Apr
2012
Review: Tasting Her – Edited by Rachel Kramer Bussel
If the title in any way entices you, then you’ll certainly enjoy this collection of 21 short stories that explores male and female perspectives of cunnilingus, mainly heterosexual with just a splash of girl-on-girl…
The blurb: The primal sense of taking in the essence, taste, smell, and sexy up-closeness of a lover is a powerful aphrodisiac that affects one physically, mentally, and emotionally. Once this special connection is made, the heat of desire, passion, and lust focus before one’s eyes and tie arousal directly to them. Tasting Her explores the ultimate joys of oral sex from a distinctly male point of view.

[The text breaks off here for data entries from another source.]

===== src/hw/rtl/box_intersection_over_union_top_macros.svh =====
// assertion macros for the box intersection over union block
`ifndef BOX_INTERSECTION_OVER_UNION_TOP_MACROS_SVH
`define BOX_INTERSECTION_OVER_UNION_TOP_MACROS_SVH

`ifndef SYNTHESIS

// consequent holds in the same cycle as the antecedent
`define BIOU_ASSERT_SAME(label, clk, rst, ante, cons) \
   label: assert property (@(posedge clk) disable iff (rst) (ante) |-> (cons)) \
      else $error("assertion failed: same cycle check");

// consequent holds in the cycle after the antecedent
`define BIOU_ASSERT_NEXT(label, clk, rst, ante, cons) \
   label: assert property (@(posedge clk) disable iff (rst) (ante) |=> (cons)) \
      else $error("assertion failed: next cycle check");

`else

`define BIOU_ASSERT_SAME(label, clk, rst, ante, cons)
`define BIOU_ASSERT_NEXT(label, clk, rst, ante, cons)

`endif

`endif


===== src/hw/rtl/biou_pkg.sv =====
`timescale 1ns / 1ps

package biou_pkg;

   // side flags that ride along with each item through the divider
   typedef struct packed {
      logic no_overlap;
      logic saturate;
   } biou_flags_type;

endpackage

The Review: This was an exquisite feast of erotic writing, without a single weak story among the collection, providing a range of different perspectives on an often underrated facet of human sexuality that can be so easily misunderstood by both men and women, even in this modern and liberated age.
Readers will quickly know from the title whether it’s for them, and while even the editor reveals an uncertainty over the topic at hand initially within her introduction, the sheer beauty and fever-inducing prose within her anthology must have put paid to that uncertainty, for her presentation is flawless.

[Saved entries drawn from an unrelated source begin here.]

**config.mk**
```make
export PLATFORM = sky130hd
export DESIGN_NAME = subsequence_density_counter_top
export DESIGN_NICKNAME = d
export VERILOG_FILES = /design/src/hdl/sdc_pkg.sv /design/src/hdl/sdc_front.sv /design/src/hdl/sdc_queue.sv /design/src/hdl/sdc_back.sv /design/src/hdl/subsequence_density_counter_top.sv
export SDC_FILE = /design/constraint.sdc
export NUM_CORES = 1
export LEC_CHECK = 0
export ABC_AREA = 1
export BUFFER_PORTS_ARGS = -buffer_cell sky130_fd_sc_hd__buf_2
export CAP_MARGIN = 40
export CELL_PAD_IN_SITES_DETAIL_PLACEMENT = 1
export CELL_PAD_IN_SITES_GLOBAL_PLACEMENT = 2
export CORE_ASPECT_RATIO = 2
export CORE_MARGIN = 5
export CORE_UTILIZATION = 42
export DETAILED_ROUTE_END_ITERATION = 6
export PLACE_DENSITY_LB_ADDON = 0.1
export SETUP_SLACK_MARGIN = 0.1
export SLEW_MARGIN = 20
export SYNTH_ARGS = -nofsm -noshare
export SYNTH_HDL_FRONTEND = slang
export SYNTH_SLANG_ARGS = --single-unit
```
**constraint.sdc**
```tcl
create_clock -name clk -period 13.99 [get_ports clk]
set_input_delay 0.6995 -clock clk [delete_from_list [all_inputs] [get_ports clk]]
set_output_delay 0.6995 -clock clk [all_outputs]
set_load 0.01 [all_outputs]
```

Particular favorites of mine among the strong line-up included Craig T Sorenson’s wonderful “Suspension”, Adelaide Clark’s filthy “Happy Hours”, James Drew Dyer’s quirky “Dropping the Hint” and Teresa Noelle Roberts’ preconception-challenging “The Dominance of the Tongue”, but any anthology that starts with a Jeremy Edwards story is holding out a great promise for the rest of the journey, and the other stories certainly don’t disappoint either, including the editor’s own sweetly satisfying “Cunnilingus 101″.
As a collection, it’s educational and enlightening, and as far as the heat factor is concerned, as mouthwatering as it gets for any reader for whom the title alone can provoke that irresistible quickening of the heart beat, and for me it will no doubt be read and re-read again as a true favorite.